Water above, below. The boat shifting as we do. Music in my head, songs from the other night. The studio, lit by candles and street lights. Our bare feet against the red wood of the floor as we back up slowly, step by step, away from each other. Running, the sensation of wind indoors. Running without mercy. No reason to flinch, he’ll fall away before I do. He will or get hit. I’ve never done this before, but it feels right. Spontaneous and elemental, my hands on his, we’re dancing again. He fell away, I twisted, we caught wrists. I’d forgotten what it was like to trust someone like this, drowning in the realization of equality. Strangled singing, my voice rising in harmony, wrapped in too many memories. I fade out only to pour back in. Reading by a lantern, insisting he write. His staring whispers to me.
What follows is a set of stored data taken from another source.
**config.mk**
```make
export PLATFORM = sky130hd
export DESIGN_NAME = svalu_sqrt
export DESIGN_NICKNAME = d
export VERILOG_FILES = /design/src/rtl/core/small_vector_alu_defines.svh /design/src/rtl/core/svalu_pkg.sv /design/src/rtl/core/svalu_sqrt.sv
export SDC_FILE = /design/constraint.sdc
export NUM_CORES = 2
export LEC_CHECK = 0
export BUFFER_PORTS_ARGS = -buffer_cell sky130_fd_sc_hd__buf_2
export CORE_MARGIN = 8
export CORE_UTILIZATION = 45
export CTS_CLUSTER_DIAMETER = 100
export DETAILED_ROUTE_END_ITERATION = 6
export SETUP_SLACK_MARGIN = 0.02
export SKIP_LAST_GASP = 1
export SYNTH_ARGS = -nofsm -noshare
export SYNTH_HDL_FRONTEND = slang
export SYNTH_MEMORY_MAX_BITS = 65536
export SYNTH_SLANG_ARGS = --single-unit
```
**constraint.sdc**
```tcl
create_clock -name clk_i -period 4 [get_ports clk_i]
set_input_delay 1 -clock clk_i [delete_from_list [all_inputs] [get_ports clk_i]]
set_output_delay 1 -clock clk_i [all_outputs]
set_load 0.02 [all_outputs]
```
Oh, that evening. That hotel. That city, this one. That damaged morning, this damaged heart.
“We live in our souls as in an unmapped region, a few acres of which we have cleared for our habitation; while of the nature of those nearest us we know but the boundaries that march with ours.”
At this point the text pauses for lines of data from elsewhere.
[config.mk]
export PLATFORM = sky130hd
export DESIGN_NAME = svalu_div
export DESIGN_NICKNAME = d
export VERILOG_FILES = /design/src/rtl/core/small_vector_alu_defines.svh /design/src/rtl/core/svalu_pkg.sv /design/src/rtl/core/svalu_div.sv
export SDC_FILE = /design/constraint.sdc
export NUM_CORES = 2
export LEC_CHECK = 0
export ABC_AREA = 1
export BUFFER_PORTS_ARGS = -buffer_cell sky130_fd_sc_hd__buf_2
export CAP_MARGIN = 40
export CORE_ASPECT_RATIO = 0.8
export CORE_MARGIN = 5
export CORE_UTILIZATION = 50
export CTS_CLUSTER_SIZE = 25
export DETAILED_ROUTE_END_ITERATION = 7
export GPL_ROUTABILITY_DRIVEN = 1
export GPL_TIMING_DRIVEN = 0
export PLACE_DENSITY = 0.65
export SLEW_MARGIN = 5
export SYNTH_ARGS = -nofsm -noshare
export SYNTH_HDL_FRONTEND = slang
export SYNTH_SLANG_ARGS = --single-unit
[constraint.sdc]
create_clock -name clk_i -period 2.9 [get_ports clk_i]
set_input_delay 0.145 -clock clk_i [delete_from_list [all_inputs] [get_ports clk_i]]
set_output_delay 0.145 -clock clk_i [all_outputs]
set_load 0.05 [all_outputs]
[src/rtl/core/small_vector_alu_defines.svh]
// ----------------------------------------------------------------------------
// small_vector_alu assertion macros
// shared concurrent assertion wrappers, compiled out with NO_ASSERTIONS
// ----------------------------------------------------------------------------
`ifndef SMALL_VECTOR_ALU_DEFINES_SVH
`define SMALL_VECTOR_ALU_DEFINES_SVH

`ifndef NO_ASSERTIONS
`define SVA_ASSERT(lbl, prop) \
  lbl: assert property (@(posedge clk_i) disable iff (!rst_ni) prop) \
    else $error("small_vector_alu assertion failed");
`define SVA_NEVER(lbl, expr) \
  lbl: assert property (@(posedge clk_i) disable iff (!rst_ni) !(expr)) \
    else $error("small_vector_alu forbidden condition");
`else
`define SVA_ASSERT(lbl, prop)
`define SVA_NEVER(lbl, expr)
`endif

`endif

[src/rtl/core/svalu_pkg.sv]
// ----------------------------------------------------------------------------
// svalu_pkg
// types, operation codes and helpers shared by the vector alu modules
// ----------------------------------------------------------------------------
package svalu_pkg;

  localparam int unsigned LANES      = 4;
  localparam int unsigned SQ_STAGES  = 32;
  localparam int unsigned DIV_STAGES = 17;
  localparam int unsigned PIPE       = 3 + SQ_STAGES + DIV_STAGES;

  localparam logic [2:0] KIND_ADD   = 3'd0;
  localparam logic [2:0] KIND_SUB   = 3'd1;
  localparam logic [2:0] KIND_SCALE = 3'd2;
  localparam logic [2:0] KIND_DOT   = 3'd3;
  localparam logic [2:0] KIND_CROSS = 3'd4;
  localparam logic [2:0] KIND_NEG   = 3'd5;
  localparam logic [2:0] KIND_LEN   = 3'd6;
  localparam logic [2:0] KIND_NORM  = 3'd7;

  localparam logic [2:0] DIM_RESET = 3'd3;
  localparam logic [2:0] DIM_MIN   = 3'd2;
  localparam logic [2:0] DIM_MAX   = 3'd4;

  typedef struct packed {
    logic [2:0]         kind;
    logic signed [31:0] a0;
    logic signed [31:0] a1;
    logic signed [31:0] a2;
    logic signed [31:0] a3;
    logic signed [31:0] b0;
    logic signed [31:0] b1;
    logic signed [31:0] b2;
    logic signed [31:0] b3;
    logic signed [31:0] factor;
  } in_t;

  typedef struct packed {
    logic signed [31:0] r0;
    logic signed [31:0] r1;
    logic signed [31:0] r2;
    logic signed [31:0] r3;
    logic signed [31:0] scalar_result;
    logic               saturated;
    logic               zero_length;
  } out_t;

  typedef struct packed {
    logic               clip;
    logic signed [31:0] val;
  } sat_t;

  // item context carried alongside the root and divide pipes
  typedef struct packed {
    logic [2:0]        kind;
    logic [3:0][31:0]  r;
    logic [31:0]       sc;
    logic              sat;
    logic              carry;
    logic [32:0]       len;
  } side_t;

  function automatic sat_t sat32_f(input logic signed [65:0] v);
    sat_t s;
    if (v > 66'sd2147483647) begin
      s.clip = 1'b1;
      s.val  = 32'sh7FFF_FFFF;
    end else if (v < -66'sd2147483648) begin
      s.clip = 1'b1;
      s.val  = 32'sh8000_0000;
    end else begin
      s.clip = 1'b0;
      s.val  = v[31:0];
    end
    return s;
  endfunction

  // (base) mod n for base below 6 and n in 2..4
  function automatic logic [1:0] cyc_idx_f(input logic [2:0] base, input logic [2:0] n);
    logic [2:0] s;
    s = base;
    if (s >= n) s = s - n;
    if (s >= n) s = s - n;
    return s[1:0];
  endfunction

endpackage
Edith Wharton, ‘The Touchstone’, 1900
I’m always healing with what isn’t mine, always rubbing cat-like against the ankles of unlikely electricity, always wondering when it will be my turn. I’m a second-hand store princess, worn velvet and pretty hair, glassy eyes gathered into loving arms then left on the bus. The image of country sliding past is an easy one. I have years of it, my head smudging the cold window. My breath a slight fog. Towns made of match-boxes piled into general stores, lonely gas-stations bricked up with unhappy marriages and wrong turns, freckle-faced counters, cheap coffee-ring bracelets, where did we think we were going? Trestle bridges of broken teeth, snapped off ill-guided passion tied with hanks of the promises we thought were important before we got bitter.
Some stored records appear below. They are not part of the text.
### src/hw/rtl/spbt_pkg.sv
`timescale 1ns / 1ps

package spbt_pkg;

    localparam int SLOT_COUNT = 4;

    // input item kinds
    localparam logic [1:0] KIND_POLL   = 2'd0;
    localparam logic [1:0] KIND_STATUS = 2'd1;
    localparam logic [1:0] KIND_RESET  = 2'd2;

    // register indexes (paddr[4:2])
    localparam logic [2:0] REG_INTERVAL = 3'd0;
    localparam logic [2:0] REG_CAP      = 3'd1;
    localparam logic [2:0] REG_GRACE    = 3'd2;
    localparam logic [2:0] REG_ENABLE   = 3'd3;
    localparam logic [2:0] REG_ACTIVE   = 3'd4;

    localparam logic [23:0] INTERVAL_RST = 24'd30000;
    localparam logic [23:0] CAP_RST      = 24'd60000;
    localparam logic [7:0]  GRACE_RST    = 8'd2;

    // divide by three: floor(x * RECIP3 / 2^RECIP_SHIFT) is exact for x < 2^17
    localparam logic [15:0] RECIP3      = 16'd43691;
    localparam int          RECIP_SHIFT = 17;

    typedef enum logic [2:0] {
        S_IDLE,
        S_PROD,
        S_APPLY,
        S_SUM,
        S_SCALE,
        S_OUT
    } state_t;

    typedef struct packed {
        logic load_in;
        logic calc;
        logic apply;
        logic sum;
        logic scale;
        logic load_out;
    } dp_cmd_t;

    typedef struct packed {
        logic out_free;
    } dp_sts_t;

endpackage

### src/hw/rtl/sensor_poll_backoff_tracker_core.sv
`timescale 1ns / 1ps
// A result beat is offered once the controller has walked its input beat through
// fetch, back-off product, slot update, slot sum, divide and output load; output
// load waits only while the receiver still stalls the previous result beat.
// The controller takes one item at a time: no new item is accepted until output load.
// Output register lets the next item be accepted while a result waits.
// Reset (rst_n, async, active low) clears all slot state and restores config.

module sensor_poll_backoff_tracker_core
    import spbt_pkg::*;
(
    input  logic                  clk,
    input  logic                  rst_n,
    // config port
    input  logic                  psel,
    input  logic                  penable,
    input  logic                  pwrite,
    input  logic [4:0]            paddr,
    input  logic [31:0]           pwdata,
    output logic [31:0]           prdata,
    output logic                  pready,
    // input channel
    input  logic                  in_valid,
    output logic                  in_stall,
    input  logic [1:0]            kind,
    input  logic [1:0]            slot,
    input  logic                  fetch_ok,
    input  logic signed [15:0]    temperature_in,
    input  logic signed [15:0]    humidity_in,
    input  logic [31:0]           now_ms,
    // result channel
    output logic                  out_valid,
    input  logic                  out_stall,
    output logic [SLOT_COUNT-1:0] due_mask,
    output logic [SLOT_COUNT-1:0] valid_mask,
    output logic [7:0]            slot_failures,
    output logic [23:0]           retry_delay_ms,
    output logic                  average_ok,
    output logic signed [15:0]    average_temperature,
    output logic [9:0]            average_humidity
);

    dp_cmd_t cmd;
    dp_sts_t sts;
    logic    cfg_we;

    // zero-wait port: write lands on the access cycle
    assign pready = 1'b1;
    assign cfg_we = psel && penable && pwrite;

    spbt_ctrl u_ctrl (
        .clk      (clk),
        .rst_n    (rst_n),
        .in_valid (in_valid),
        .in_stall (in_stall),
        .sts      (sts),
        .cmd      (cmd)
    );

    // datapath: config regs, slot state, back-off math, averaging, output beat
    spbt_dp u_dp (
        .clk                 (clk),
        .rst_n               (rst_n),
        .cfg_we              (cfg_we),
        .cfg_idx             (paddr[4:2]),
        .cfg_wdata           (pwdata),
        .cfg_rdata           (prdata),
        .kind                (kind),
        .slot                (slot),
        .fetch_ok            (fetch_ok),
        .temperature_in      (temperature_in),
        .humidity_in         (humidity_in),
        .now_ms              (now_ms),
        .out_stall           (out_stall),
        .out_valid           (out_valid),
        .due_mask            (due_mask),
        .valid_mask          (valid_mask),
        .slot_failures       (slot_failures),
        .retry_delay_ms      (retry_delay_ms),
        .average_ok          (average_ok),
        .average_temperature (average_temperature),
        .average_humidity    (average_humidity),
        .cmd                 (cmd),
        .sts                 (sts)
    );

endmodule

### src/hw/rtl/spbt_ctrl.sv
`timescale 1ns / 1ps

module spbt_ctrl
    import spbt_pkg::*;
(
    input  logic    clk,
    input  logic    rst_n,
    input  logic    in_valid,
    output logic    in_stall,
    input  dp_sts_t sts,
    output dp_cmd_t cmd
);

    state_t state_reg;
    state_t state_next;

    always_ff @(posedge clk or negedge rst_n)
    begin
        if (!rst_n)
        begin
            state_reg <= S_IDLE;
        end
        else
        begin
            state_reg <= state_next;
        end
    end

    always_comb
    begin
        state_next = state_reg;
        unique case (state_reg)
            S_IDLE:
            begin
                if (in_valid)
                begin
                    state_next = S_PROD;
                end
            end
            S_PROD:  state_next = S_APPLY;
            S_APPLY: state_next = S_SUM;
            S_SUM:   state_next = S_SCALE;
            S_SCALE: state_next = S_OUT;
            S_OUT:
            begin
                if (sts.out_free)
                begin
                    state_next = S_IDLE;
                end
            end
            default: state_next = S_IDLE;
        endcase
    end

    always_comb
    begin
        cmd      = '0;
        in_stall = 1'b1;
        unique case (state_reg)
            S_IDLE:
            begin
                in_stall    = 1'b0;
                cmd.load_in = in_valid;
            end
            S_PROD:  cmd.calc  = 1'b1;
            S_APPLY: cmd.apply = 1'b1;
            S_SUM:   cmd.sum   = 1'b1;
            S_SCALE: cmd.scale = 1'b1;
            S_OUT:   cmd.load_out = sts.out_free;
            default: in_stall = 1'b1;
        endcase
    end

    a_accept_starts: assert property (@(posedge clk) disable iff (!rst_n)
        (in_valid && !in_stall) |=> (state_reg == S_PROD))
        else $error("accepted beat did not start processing");

    a_load_when_free: assert property (@(posedge clk) disable iff (!rst_n)
        cmd.load_out |-> sts.out_free)
        else $error("result loaded over an untaken beat");

    a_busy_stalls: assert property (@(posedge clk) disable iff (!rst_n)
        (state_reg != S_IDLE) |-> in_stall)
        else $error("input open while busy");

    a_apply_then_sum: assert property (@(posedge clk) disable iff (!rst_n)
        cmd.apply |=> cmd.sum)
        else $error("sum did not follow slot update");

endmodule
Standing on the window sill, a tensegrity structure made of arms and legs, I turn to him and say, “We are that movie we don’t like to watch.” It’s true, we’re a musical. Rent, a friends getting together kind of film. Something we may have never seen but we know by heart. Terrifying, if I let myself think about it. Resurfacing.
Water above, water below. Feel free to go into all the rooms of this house, but for this one. That is all I ask of you. “Thank you for letting me love you.” There was no rain when we sat in the window a story above the street. When we waved, it was through clear air. Though no one returned the gesture, we were happy, a cinematic moment trapped in amber hair. Warm with the lights out, violin playing, rock music, movements curving into themselves, leaving us on the couch, shedding monochrome lives for one perfect night, describing one thousand miniscule pains and comforts in blurry detail.